13. La composición de la reivindicación 10, en la que:

(a) la proteína AnxA5 en la composición se presenta en forma de una composición farmacéutica o veterinaria que comprende la proteína AnxA5 en mezcla con un vehículo aceptable para uso farmacéutico o veterinario, en la que el vehículo es un revestimiento;

(b) la proteína AnxA5 en la composición se presenta en forma de una composición farmacéutica o veterinaria que comprende la proteína AnxA5 en mezcla con un vehículo aceptable para uso farmacéutico o veterinario, en la que el vehículo es un revestimiento y la composición se presenta en forma de aplicación de liberación inmediata, retardada o controlada; o

(c) la composición está en forma de una composición farmacéutica o veterinaria que es un stent liberador de fármacos.

14. Una composición de acuerdo con cualquiera de las reivindicaciones 10 o 13 para uso en medicina.

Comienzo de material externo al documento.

### src/rtl/fc_class_pkg.sv
// fc_class_pkg: shared defaults, pipeline depth and FSM state encoding for
// the final classification frame controller and its argmax tree.
// Configuration macro: FC_CLASS_SIGNED_EN (signed score comparison).
package fc_class_pkg;

   // Default frame geometry: ten FC-layer scores of 16 bits each.
   localparam int NUM_CLASS_DEF = 10;
   localparam int DW_DEF        = 16;
   localparam int IW_DEF        = 4;

   // Register stages inside the argmax tree (launch to tree valid).
   localparam int LAT = 3;

   // The tree is built over a fixed 16-leaf footprint; unused leaves are
   // marked absent so they can never win a comparison.
   localparam int TREE_LEAVES = 16;

   // Controller state encoding.
   typedef logic [1:0] state_t;
   localparam state_t COLLECT = 2'd0;
   localparam state_t RUN     = 2'd1;
   localparam state_t DONE    = 2'd2;

endpackage

### src/rtl/fc_class_ctrl_argmax_tree.sv
// class_argmax_tree: pairwise compare tree over NUM_CLASS scores with three
// register stages and a valid bit carried alongside. Ties keep the lower
// index because the right-hand candidate only wins on strictly greater.
// Configuration macro: FC_CLASS_SIGNED_EN selects a two's-complement compare.
module class_argmax_tree
   import fc_class_pkg::*;
#(
   parameter int NUM_CLASS = NUM_CLASS_DEF,
   parameter int DW        = DW_DEF,
   parameter int IW        = IW_DEF
) (
   input  logic                    clk,
   input  logic                    rst,
   input  logic                    in_valid,
   input  logic [NUM_CLASS*DW-1:0] in_scores,
   output logic                    out_valid,
   output logic [IW-1:0]           out_index,
   output logic [DW-1:0]           out_value
);

   // Right candidate replaces left only when present and strictly greater.
   function automatic logic right_wins(input logic          l_ok,
                                       input logic [DW-1:0] l_val,
                                       input logic          r_ok,
                                       input logic [DW-1:0] r_val);
      logic gt;
`ifdef FC_CLASS_SIGNED_EN
      gt = $signed(r_val) > $signed(l_val);
`else
      gt = r_val > l_val;
`endif
      return r_ok && (!l_ok || gt);
   endfunction

   logic [TREE_LEAVES*DW-1:0] padded;

   logic [DW-1:0] l0_val [TREE_LEAVES];
   logic [IW-1:0] l0_idx [TREE_LEAVES];
   logic          l0_ok  [TREE_LEAVES];

   logic [DW-1:0] l1_val [8];
   logic [IW-1:0] l1_idx [8];
   logic          l1_ok  [8];

   logic [DW-1:0] l2_val [4];
   logic [IW-1:0] l2_idx [4];
   logic          l2_ok  [4];

   logic [DW-1:0] s1_val [4];
   logic [IW-1:0] s1_idx [4];
   logic          s1_ok  [4];

   logic [DW-1:0] l3_val [2];
   logic [IW-1:0] l3_idx [2];
   logic          l3_ok  [2];

   logic [DW-1:0] s2_val [2];
   logic [IW-1:0] s2_idx [2];
   logic          s2_ok  [2];

   logic [LAT-1:0] vld_pipe;

   assign padded = (TREE_LEAVES*DW)'(in_scores);

   // Spread the flat score bus into leaves, flagging leaves beyond NUM_CLASS.
   always_comb begin
      for (int i = 0; i < TREE_LEAVES; i++) begin
         l0_val[i] = padded[i*DW +: DW];
         l0_idx[i] = IW'(i);
         l0_ok[i]  = (i < NUM_CLASS);
      end
   end

   // First two compare levels (16 -> 8 -> 4) ahead of the first register.
   always_comb begin
      for (int i = 0; i < 8; i++) begin
         if (right_wins(l0_ok[2*i], l0_val[2*i], l0_ok[2*i+1], l0_val[2*i+1])) begin
            l1_val[i] = l0_val[2*i+1];
            l1_idx[i] = l0_idx[2*i+1];
         end else begin
            l1_val[i] = l0_val[2*i];
            l1_idx[i] = l0_idx[2*i];
         end
         l1_ok[i] = l0_ok[2*i] | l0_ok[2*i+1];
      end
      for (int i = 0; i < 4; i++) begin
         if (right_wins(l1_ok[2*i], l1_val[2*i], l1_ok[2*i+1], l1_val[2*i+1])) begin
            l2_val[i] = l1_val[2*i+1];
            l2_idx[i] = l1_idx[2*i+1];
         end else begin
            l2_val[i] = l1_val[2*i];
            l2_idx[i] = l1_idx[2*i];
         end
         l2_ok[i] = l1_ok[2*i] | l1_ok[2*i+1];
      end
   end

   // Stage 1 register: four surviving candidates.
   always_ff @(posedge clk or posedge rst) begin
      if (rst) begin
         for (int i = 0; i < 4; i++) begin
            s1_val[i] <= '0;
            s1_idx[i] <= '0;
            s1_ok[i]  <= 1'b0;
         end
      end else begin
         for (int i = 0; i < 4; i++) begin
            s1_val[i] <= l2_val[i];
            s1_idx[i] <= l2_idx[i];
            s1_ok[i]  <= l2_ok[i];
         end
      end
   end

   // Third compare level (4 -> 2).
   always_comb begin
      for (int i = 0; i < 2; i++) begin
         if (right_wins(s1_ok[2*i], s1_val[2*i], s1_ok[2*i+1], s1_val[2*i+1])) begin
            l3_val[i] = s1_val[2*i+1];
            l3_idx[i] = s1_idx[2*i+1];
         end else begin
            l3_val[i] = s1_val[2*i];
            l3_idx[i] = s1_idx[2*i];
         end
         l3_ok[i] = s1_ok[2*i] | s1_ok[2*i+1];
      end
   end

   // Stage 2 register: two surviving candidates.
   always_ff @(posedge clk or posedge rst) begin
      if (rst) begin
         for (int i = 0; i < 2; i++) begin
            s2_val[i] <= '0;
            s2_idx[i] <= '0;
            s2_ok[i]  <= 1'b0;
         end
      end else begin
         for (int i = 0; i < 2; i++) begin
            s2_val[i] <= l3_val[i];
            s2_idx[i] <= l3_idx[i];
            s2_ok[i]  <= l3_ok[i];
         end
      end
   end

   // Stage 3 register: final compare (2 -> 1) lands directly in the outputs.
   always_ff @(posedge clk or posedge rst) begin
      if (rst) begin
         out_index <= '0;
         out_value <= '0;
      end else if (right_wins(s2_ok[0], s2_val[0], s2_ok[1], s2_val[1])) begin
         out_index <= s2_idx[1];
         out_value <= s2_val[1];
      end else begin
         out_index <= s2_idx[0];
         out_value <= s2_val[0];
      end
   end

   // Valid shadow pipeline; reset flushes any launch in flight.
   always_ff @(posedge clk or posedge rst) begin
      if (rst) begin
         vld_pipe <= '0;
      end else begin
         vld_pipe <= {vld_pipe[LAT-2:0], in_valid};
      end
   end

   assign out_valid = vld_pipe[LAT-1];

endmodule

### src/rtl/fc_class_ctrl.sv
// fc_class_ctrl: collects one frame of FC-layer scores from a valid/ready
// stream, runs a pipelined argmax over the buffered frame and presents the
// winning class index and score with a valid/ready handshake.
// Configuration macro: FC_CLASS_SIGNED_EN (signed score comparison).
module fc_class_ctrl
   import fc_class_pkg::*;
#(
   parameter int NUM_CLASS = NUM_CLASS_DEF,
   parameter int DW        = DW_DEF,
   parameter int IW        = IW_DEF
) (
   input  logic          clk,
   input  logic          rst,
   input  logic          in_valid,
   output logic          in_ready,
   input  logic [DW-1:0] in_data,
   input  logic          in_last,
   output logic          out_valid,
   input  logic          out_ready,
   output logic [IW-1:0] out_index,
   output logic [DW-1:0] out_value,
   output logic          busy,
   output logic          err_len
);

   localparam logic [IW-1:0] LAST_SLOT = IW'(NUM_CLASS - 1);

   state_t                  state;
   logic [IW-1:0]           cnt;
   logic [NUM_CLASS*DW-1:0] scores;
   logic                    run_first;
   logic                    launch;
   logic                    accept;
   logic                    tree_valid;
   logic [IW-1:0]           tree_index;
   logic [DW-1:0]           tree_value;

   assign in_ready = (state == COLLECT) && !rst;
   assign accept   = in_valid && in_ready;
   assign busy     = (state != COLLECT) || (cnt != '0);

   // Score buffer: each accepted beat lands in the slot for its class.
   always_ff @(posedge clk or posedge rst) begin
      if (rst) begin
         scores <= '0;
      end else if (accept) begin
         scores[int'(cnt)*DW +: DW] <= in_data;
      end
   end

   // Frame FSM, beat counter, launch pulse, error pulse and result registers.
   always_ff @(posedge clk or posedge rst) begin
      if (rst) begin
         state     <= COLLECT;
         cnt       <= '0;
         run_first <= 1'b0;
         launch    <= 1'b0;
         out_valid <= 1'b0;
         out_index <= '0;
         out_value <= '0;
         err_len   <= 1'b0;
      end else begin
         err_len   <= 1'b0;
         run_first <= 1'b0;
         launch    <= run_first;
         case (state)
            COLLECT: begin
               if (accept) begin
                  if (cnt == LAST_SLOT) begin
                     cnt       <= '0;
                     state     <= RUN;
                     run_first <= 1'b1;
                     err_len   <= !in_last;
                  end else if (in_last) begin
                     cnt     <= '0;
                     err_len <= 1'b1;
                  end else begin
                     cnt <= cnt + 1'b1;
                  end
               end
            end
            RUN: begin
               if (tree_valid) begin
                  out_index <= tree_index;
                  out_value <= tree_value;
                  out_valid <= 1'b1;
                  state     <= DONE;
               end
            end
            DONE: begin
               if (out_ready) begin
                  out_valid <= 1'b0;
                  state     <= COLLECT;
               end
            end
            default: begin
               state <= COLLECT;
            end
         endcase
      end
   end

   class_argmax_tree #(
      .NUM_CLASS (NUM_CLASS),
      .DW        (DW),
      .IW        (IW)
   ) u_tree (
      .clk       (clk),
      .rst       (rst),
      .in_valid  (launch),
      .in_scores (scores),
      .out_valid (tree_valid),
      .out_index (tree_index),
      .out_value (tree_value)
   );

endmodule

### config.mk
export PLATFORM = sky130hd
export DESIGN_NAME = fc_class_ctrl
export DESIGN_NICKNAME = d
export VERILOG_FILES = /design/src/rtl/fc_class_pkg.sv /design/src/rtl/fc_class_ctrl_argmax_tree.sv /design/src/rtl/fc_class_ctrl.sv
export SDC_FILE = /design/constraint.sdc
export NUM_CORES = 1
export LEC_CHECK = 0
export CORE_AREA = 2 2 146 254
export CTS_CLUSTER_DIAMETER = 100
export DETAILED_ROUTE_END_ITERATION = 8
export DIE_AREA = 0 0 148 256
export PLACE_DENSITY = 0.66
export SYNTH_ARGS = -nofsm -noshare
export SYNTH_HDL_FRONTEND = slang
export SYNTH_SLANG_ARGS = --single-unit
### constraint.sdc
create_clock -name clk -period 10.3 [get_ports clk]
set_input_delay 1.545 -clock clk [delete_from_list [all_inputs] [get_ports clk]]
set_output_delay 1.545 -clock clk [all_outputs]
set_load 0.1 [all_outputs]
==> impl_metrics.yaml <==
timing:
  final.min_clock_period_ns: 5.333
  setup_tns_ns: 0
  setup_viol: 0
  whs_ns: 0.3501
  slew_viol_final: 0
  hold_viol_final: 0
  slew-limit-headroom_pct: 21.11
  rsz0062_at_grt: "false"
  tightest_slew_ns: 1.182
  clock.fmax_mhz: 187.5
  skew_ns: 0.01898
  fin_crit_sh_pct: 51.78
worst_setup_path:
  start_kind: "register"
  path_cells: "inv_1 > ha_1 > nand4_1 > nor2_2 > nand2b_1 > nand2_1 > o221a_2 > inv_1 > ha_1 > nor2b_1 > o211ai_1 > a21oi_1 > o31ai_1 > a21o_1 > mux2_2"
  path_max_fanout: 18
  cp_top_family: "simple AND/OR/NAND/NOR gates"
  worstSetupStartpoint: "scores[7]"
  critical_path_class: "register to register"
  worstReg2RegStart: "scores[7]"
  critical_path_arrival_ns: 5.79
  crit_cells: 15
  endpoint_kind: "register"
  critPathBufInv: 2
  crit_path_top_delay_cell: "nor2_2"
  required_ns: 10.75
  slowest_delay_ns: 0.98
  reg2reg_depth: 15
finish:
  fill_cells: 3353
  layout-drive-gt1-share_pct: 12.28
  nets: 1942
  area_delta_synth_final_pct: 10.56
drt:
  ant_nets: 0
  vias: 13060
  firstDrtPassIters: 6
  wl_mm: 46.73
  drt_iter0_markers: 802
  wire_per_inst_um: 20.65
  drc: 0
  via_per_inst: 5.770
logic_synthesis:
  synth-seq-cells: 304
  synth_warnings: 0
  synth.most_common_cell: "nand2_1"
  yosys.area.top_type_share_pct: 44.88
  ys_seq_area_share_pct: 44.88
  synth_edf_count: 0
  syn_inst: 1762
  synth_commonest_cells: "nand2_1 (357), dfrtp_1 (304), inv_1 (171)"
  yosysUniqueCellTypes: 65
  synth_largest_area_cell: "dfrtp_1"
  synth_area_mm2: 0.01695
  synthesis.nets: 1931
  avgSynthCellArea_um2: 9.619
  synthArstFlopShare_pct: 100.0
  synth_top_flop_cell: "dfrtp_1"
  synthTopCellsByArea: "dfrtp_1 (45%), ha_1 (11%), nand2_1 (7.9%), mux2_2 (6.9%), o21ai_0 (4.3%)"
grt:
  first_global_vias: 13200
  grt-ovfl-total: 0
  grt_antenna_before_repair: 1
  grtUsageTotal_pct: 25.30
  grt_pass1_wl_mm: 74.44
  grt_start_max_net_pins: 117
floorplanning:
  die_h_um: 256
  core_area_mm2: 0.03591
  io_pins: 45
  start_util_pct: 47.19
  dieWidth_um: 148
  die-area_mm2: 0.03789
  fp-row-count: 92
power:
  peakVddDrop_mv: 0.3020
  leakage_nw: 8.590
  fin_total_pwr_mw: 4.686
  power_density_mw_per_mm2: 250.1
clock_network:
  cts.htree.levels: 1
  cts_setup_buffers: 0
  cts-hold-fix-buffers: 0
  ctsLongestPathBuffers: 3
  clkLatencyLatePin_ns: 0.58
  clkSlewWorstSetupHoldPaths_ns: 0.06
  cts.sinks: 304
  ctsResizeCount: 0
  cts_tree: "yes"
  cts-root-buf: "clkbuf_16"
  cts-buffers-inserted: 29
run:
  cap_violations: 0
status:
  status: "finished clean"
place:
  gp_congestion: 0.9302
  dp_hpwl_mm: 35.07
  portBuffers: 44
min_path:
  hold_path.class: "register to register"
  holdPathStages: 0
  hold_path.startpoint: "u_tree.s1_val[28]"
-- final timing paths --
kind	to	slack (ns)
max	u_tree.s1_val[51]	4.97
min	u_tree.s2_val[12]	0.35
max reg2reg	u_tree.s1_val[51]	4.97
min reg2reg	u_tree.s2_val[12]	0.35
max in group asynchronous	u_tree.out_index[0]	6.57
min in group asynchronous	state[1]	1.55
-- where the power goes --
part / switching (mW) / leakage, nW / internal [mW]
Combinational: 1.31 / 3.96 / 0.844
Sequential: 0.115 / 4.17 / 1.35
Clock: 0.476 / 0.455 / 0.585
-- metal layers --
metal / track usage, % / part of all wire [%]
met5: 0 / 0
met2: 44.51 / 50
met1: 28.42 / 37
met4: 17.67 / 8.7
met3: 2.442 / 3.8
-- cell families (layout without fill, tap and decap cells) --
logic type	count (synthesis)	count (layout)	share of synthesized area [%]
multiplexers	121	121	7.914
XOR/XNOR	2	2	0.1034
adder cells (fa/ha/maj)	148	148	10.93
AO/OA/AOI/OAI	381	381	15.44
buffers and inverters	262	292	6.090
flip-flops	304	304	44.88
other	1	2	0.02213
AND/OR/NAND/NOR	543	543	14.62
-- placed cells by master, fill, tap and decap left out, types with 3 or more instances in the layout --
cell	instances
mux2_2	104
o31a_1	17
o21a_1	4
dfrtp_1	304
o221a_2	15
o221ai_1	18
a211oi_1	4
clkdlybuf4s50_1	44
buf_4	27
nor3_1	14
or4_1	16
o21ai_1	3
o211ai_1	5
or3_1	5
nor2b_1	18
nor2_1	18
nand2b_1	4
o21ai_0	143
nand3_1	42
and2_1	6
mux2i_1	17
o311ai_0	13
o31ai_1	49
a21oi_1	49
clkbuf_16	29
clkbuf_1	4
ha_1	148
o311ai_2	8
o21bai_1	4
o311ai_1	9
nand2_1	357
clkinv_2	7
inv_1	170
a21o_1	23
nand4_1	30
nor4_1	17
-- state kept, by name, indices dropped and copies added, names as in the netlist --
| register | flops |
|---|---|
| u_tree.out_value | 16 |
| out_value | 16 |
| u_tree.out_index | 4 |
| launch | 1 |
| u_tree.vld_pipe | 3 |
| u_tree.s1_val | 48 |
| err_len | 1 |
| state | 2 |
| cnt | 4 |
| out_index | 4 |
| run_first | 1 |
| out_valid | 1 |
| scores | 160 |
| u_tree.s1_idx | 6 |
| u_tree.s2_val | 32 |
| u_tree.s2_idx | 5 |
-- metrics by stage --
| step | setup WS, ns | utilization [%] | instances | instance area (um2) |
|---|---|---|---|---|
| finish | 4.967 | 52.17 | 2263 | 18740 |
| global route | 4.697 | 52.17 | 2262 | 18740 |
| CTS | 5.047 | 52.17 | 2262 | 18740 |
| detailed placement | 5.080 | 49.59 | 2212 | 17810 |
| global placement | 5.288 | 49.59 | 2212 | 17810 |
| floorplan | 0.3524 | - | 1762 | 16950 |
-- layout make-up --
cell class,instances,area (um2),area share (%)
clock buffers,35,768.2,4.100
well taps,470,588.1,3.138
diodes,1,2.502,0.01335
inverters,171,649.4,3.466
multi-input cells,1196,8323,44.42
clock inverters,15,156.4,0.8347
flip-flops and latches,304,7607,40.60
repair buffers,71,643.1,3.432
No activity file was read; power rests on OpenSTA's default activity.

15. Una composición de acuerdo con cualquiera de las reivindicaciones 10 o 14 para uso para:

- tratar, prevenir y/o reducir el riesgo de desarrollar una enfermedad cardiovascular, una enfermedad autoinmune o una afección inflamatoria,

- prevenir o reducir el riesgo de trombosis,

- tratar, prevenir o reducir el riesgo de oclusión venosa de la retina,

- tratar, prevenir o reducir el riesgo de trastornos hematológicos,

- tratar, prevenir o reducir el riesgo de anemia falciforme,

- tratar, prevenir o reducir el riesgo de fibrosis pulmonar,

- tratar, prevenir y/o reducir el riesgo de desarrollar aterosclerosis, síndrome coronario agudo, ictus, claudicación, angina, cardiopatía isquémica, arteriopatía periférica, hipertensión sistólica, tromboembolismo, ictus hemorrágico o vasculítico, infarto de miocardio, angina de pecho o claudicación intermitente, angina inestable, otras formas de angina grave o ataques isquémicos transitorios (AIT),

- tratar, prevenir o reducir el riesgo de disfunción vascular,

- reducir el dolor isquémico,

- prevenir o tratar la reestenosis, la formación de la neoíntima o el engrosamiento de la neoíntima, - tratar, prevenir o reducir el riesgo de lesión por isquemia-reperfusión, lesión por isquemia-reperfusión de órganos, lesión por isquemia-reperfusión de hígado, lesión por isquemia-reperfusión de riñón, rechazo de trasplante, enfermedad de injerto contra huésped (EICH), EICH aguda y/o crónica, o para tratar a un sujeto después del trasplante,

- prevenir y/o reducir las complicaciones peri o postoperatorias tras una intervención quirúrgica; prevenir y/o reducir las complicaciones peri o postoperatorias tras una cirugía vascular; o prevenir y/o reducir las complicaciones peri o postoperatorias tras una cirugía vascular periférica,

- prevenir o tratar la inflamación vascular, o tratar, prevenir o reducir el riesgo de inflamación vascular aguda y crónica, o carditis,

- tratar, prevenir y/o reducir el riesgo de desarrollar afecciones inflamatorias agudas y/o crónicas,

- tratar, prevenir y/o reducir el riesgo de desarrollar enfermedades reumáticas, artritis, incluyendo artrosis, artritis reumatoide, artritis psoriásica, o

- tratar, prevenir y/o reducir el riesgo de desarrollar enfermedad de Alzheimer, demencia en general, esclerosis múltiple, o miastenia gravis.